Data for analysis below:
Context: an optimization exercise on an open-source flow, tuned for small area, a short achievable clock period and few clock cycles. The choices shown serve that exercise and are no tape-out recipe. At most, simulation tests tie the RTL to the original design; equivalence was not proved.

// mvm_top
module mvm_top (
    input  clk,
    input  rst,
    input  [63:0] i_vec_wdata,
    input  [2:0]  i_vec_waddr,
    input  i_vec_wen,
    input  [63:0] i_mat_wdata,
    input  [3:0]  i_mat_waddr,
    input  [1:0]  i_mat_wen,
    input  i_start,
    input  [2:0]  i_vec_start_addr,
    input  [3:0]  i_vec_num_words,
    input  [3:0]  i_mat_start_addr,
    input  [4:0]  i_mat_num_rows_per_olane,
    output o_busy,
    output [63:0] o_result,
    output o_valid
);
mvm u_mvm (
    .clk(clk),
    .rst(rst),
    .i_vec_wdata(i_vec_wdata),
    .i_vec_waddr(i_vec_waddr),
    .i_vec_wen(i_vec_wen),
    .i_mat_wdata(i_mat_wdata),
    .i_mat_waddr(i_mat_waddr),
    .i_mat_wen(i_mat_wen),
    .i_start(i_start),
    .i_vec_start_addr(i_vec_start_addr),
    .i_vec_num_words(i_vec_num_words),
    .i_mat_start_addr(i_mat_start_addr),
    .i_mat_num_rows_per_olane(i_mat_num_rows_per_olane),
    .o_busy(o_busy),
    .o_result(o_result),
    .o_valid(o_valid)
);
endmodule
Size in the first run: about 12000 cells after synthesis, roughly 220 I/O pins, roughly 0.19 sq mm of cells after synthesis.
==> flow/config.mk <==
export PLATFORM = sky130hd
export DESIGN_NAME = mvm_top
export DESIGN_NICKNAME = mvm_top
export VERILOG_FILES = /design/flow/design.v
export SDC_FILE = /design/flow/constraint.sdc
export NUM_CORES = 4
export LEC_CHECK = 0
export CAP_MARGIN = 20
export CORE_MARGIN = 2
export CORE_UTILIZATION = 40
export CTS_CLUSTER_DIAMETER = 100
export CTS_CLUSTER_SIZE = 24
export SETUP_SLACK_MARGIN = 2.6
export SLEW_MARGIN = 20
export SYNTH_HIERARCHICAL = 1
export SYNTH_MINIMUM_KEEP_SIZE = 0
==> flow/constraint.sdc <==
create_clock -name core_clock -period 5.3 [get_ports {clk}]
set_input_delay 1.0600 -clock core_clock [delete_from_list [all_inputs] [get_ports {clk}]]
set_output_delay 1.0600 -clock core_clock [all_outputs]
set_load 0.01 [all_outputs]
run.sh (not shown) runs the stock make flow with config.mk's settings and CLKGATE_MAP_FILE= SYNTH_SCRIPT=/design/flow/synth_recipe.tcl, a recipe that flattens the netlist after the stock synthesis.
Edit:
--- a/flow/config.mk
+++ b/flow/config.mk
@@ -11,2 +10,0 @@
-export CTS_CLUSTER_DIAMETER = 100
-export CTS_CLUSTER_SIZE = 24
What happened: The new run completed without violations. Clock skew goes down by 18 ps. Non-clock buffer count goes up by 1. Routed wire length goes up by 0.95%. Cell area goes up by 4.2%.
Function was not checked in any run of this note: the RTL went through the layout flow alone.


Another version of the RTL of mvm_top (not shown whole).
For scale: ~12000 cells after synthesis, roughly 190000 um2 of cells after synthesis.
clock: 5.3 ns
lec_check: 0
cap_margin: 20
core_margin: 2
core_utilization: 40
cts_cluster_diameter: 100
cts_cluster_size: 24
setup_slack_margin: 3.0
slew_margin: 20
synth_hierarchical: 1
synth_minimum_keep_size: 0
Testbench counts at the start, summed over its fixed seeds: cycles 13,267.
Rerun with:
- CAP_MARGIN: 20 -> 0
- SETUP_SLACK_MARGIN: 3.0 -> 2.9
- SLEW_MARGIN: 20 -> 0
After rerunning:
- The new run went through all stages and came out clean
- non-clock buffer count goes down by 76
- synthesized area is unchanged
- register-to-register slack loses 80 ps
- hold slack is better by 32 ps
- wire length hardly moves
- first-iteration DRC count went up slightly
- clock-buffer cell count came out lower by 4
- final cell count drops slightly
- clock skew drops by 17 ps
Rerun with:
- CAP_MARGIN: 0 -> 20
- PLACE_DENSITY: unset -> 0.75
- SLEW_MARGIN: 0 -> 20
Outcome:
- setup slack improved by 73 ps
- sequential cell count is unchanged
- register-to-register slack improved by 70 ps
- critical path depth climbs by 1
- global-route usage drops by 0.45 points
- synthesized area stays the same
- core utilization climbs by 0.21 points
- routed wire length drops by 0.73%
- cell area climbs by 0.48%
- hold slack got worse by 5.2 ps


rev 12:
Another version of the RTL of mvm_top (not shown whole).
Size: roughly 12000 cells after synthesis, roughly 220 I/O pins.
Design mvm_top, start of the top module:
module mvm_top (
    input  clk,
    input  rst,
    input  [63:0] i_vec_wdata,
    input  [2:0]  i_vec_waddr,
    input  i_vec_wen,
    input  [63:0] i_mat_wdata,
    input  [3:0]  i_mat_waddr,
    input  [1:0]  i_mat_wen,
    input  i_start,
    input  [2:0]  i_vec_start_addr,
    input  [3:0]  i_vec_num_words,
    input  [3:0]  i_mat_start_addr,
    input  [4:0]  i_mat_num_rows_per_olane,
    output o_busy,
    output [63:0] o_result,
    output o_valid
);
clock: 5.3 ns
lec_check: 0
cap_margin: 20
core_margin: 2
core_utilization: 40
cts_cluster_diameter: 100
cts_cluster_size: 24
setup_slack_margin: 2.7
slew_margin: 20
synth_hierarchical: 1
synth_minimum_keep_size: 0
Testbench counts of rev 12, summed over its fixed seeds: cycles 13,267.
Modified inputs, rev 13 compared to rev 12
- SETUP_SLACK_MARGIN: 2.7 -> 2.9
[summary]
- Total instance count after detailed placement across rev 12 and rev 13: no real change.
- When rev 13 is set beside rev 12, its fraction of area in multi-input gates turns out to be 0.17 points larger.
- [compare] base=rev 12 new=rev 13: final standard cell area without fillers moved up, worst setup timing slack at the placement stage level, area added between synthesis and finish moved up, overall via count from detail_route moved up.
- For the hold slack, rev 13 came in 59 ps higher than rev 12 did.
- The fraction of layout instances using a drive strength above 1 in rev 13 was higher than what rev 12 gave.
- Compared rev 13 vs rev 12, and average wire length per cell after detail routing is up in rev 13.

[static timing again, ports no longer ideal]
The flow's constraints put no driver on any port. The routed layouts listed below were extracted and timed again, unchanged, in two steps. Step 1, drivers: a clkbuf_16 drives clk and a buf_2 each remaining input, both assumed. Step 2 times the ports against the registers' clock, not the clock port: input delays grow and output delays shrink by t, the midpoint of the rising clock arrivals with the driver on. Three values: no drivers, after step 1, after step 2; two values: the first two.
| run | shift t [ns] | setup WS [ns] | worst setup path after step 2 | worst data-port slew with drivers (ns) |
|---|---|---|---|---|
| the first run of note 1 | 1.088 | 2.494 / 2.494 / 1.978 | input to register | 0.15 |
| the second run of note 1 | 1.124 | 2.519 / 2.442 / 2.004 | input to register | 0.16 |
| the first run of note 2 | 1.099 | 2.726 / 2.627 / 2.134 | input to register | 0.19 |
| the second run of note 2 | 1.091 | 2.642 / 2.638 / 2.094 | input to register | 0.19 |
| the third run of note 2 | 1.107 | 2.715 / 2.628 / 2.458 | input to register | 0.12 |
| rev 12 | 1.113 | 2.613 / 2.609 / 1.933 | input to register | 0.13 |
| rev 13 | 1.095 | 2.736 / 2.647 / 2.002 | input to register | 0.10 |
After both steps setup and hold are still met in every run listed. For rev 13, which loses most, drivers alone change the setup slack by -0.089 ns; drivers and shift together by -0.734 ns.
End of Data for analysis.
> [What the exercise asks] Write out exactly the lines that fall from the line with "export PLATFORM = sky130hd" to the line with "-export CTS_CLUSTER_SIZE = 24" in the records above, keeping both ends.

> [Solution for this task]
export PLATFORM = sky130hd
export DESIGN_NAME = mvm_top
export DESIGN_NICKNAME = mvm_top
export VERILOG_FILES = /design/flow/design.v
export SDC_FILE = /design/flow/constraint.sdc
export NUM_CORES = 4
export LEC_CHECK = 0
export CAP_MARGIN = 20
export CORE_MARGIN = 2
export CORE_UTILIZATION = 40
export CTS_CLUSTER_DIAMETER = 100
export CTS_CLUSTER_SIZE = 24
export SETUP_SLACK_MARGIN = 2.6
export SLEW_MARGIN = 20
export SYNTH_HIERARCHICAL = 1
export SYNTH_MINIMUM_KEEP_SIZE = 0
==> flow/constraint.sdc <==
create_clock -name core_clock -period 5.3 [get_ports {clk}]
set_input_delay 1.0600 -clock core_clock [delete_from_list [all_inputs] [get_ports {clk}]]
set_output_delay 1.0600 -clock core_clock [all_outputs]
set_load 0.01 [all_outputs]
run.sh (not shown) runs the stock make flow with config.mk's settings and CLKGATE_MAP_FILE= SYNTH_SCRIPT=/design/flow/synth_recipe.tcl, a recipe that flattens the netlist after the stock synthesis.
Edit:
--- a/flow/config.mk
+++ b/flow/config.mk
@@ -11,2 +10,0 @@
-export CTS_CLUSTER_DIAMETER = 100
-export CTS_CLUSTER_SIZE = 24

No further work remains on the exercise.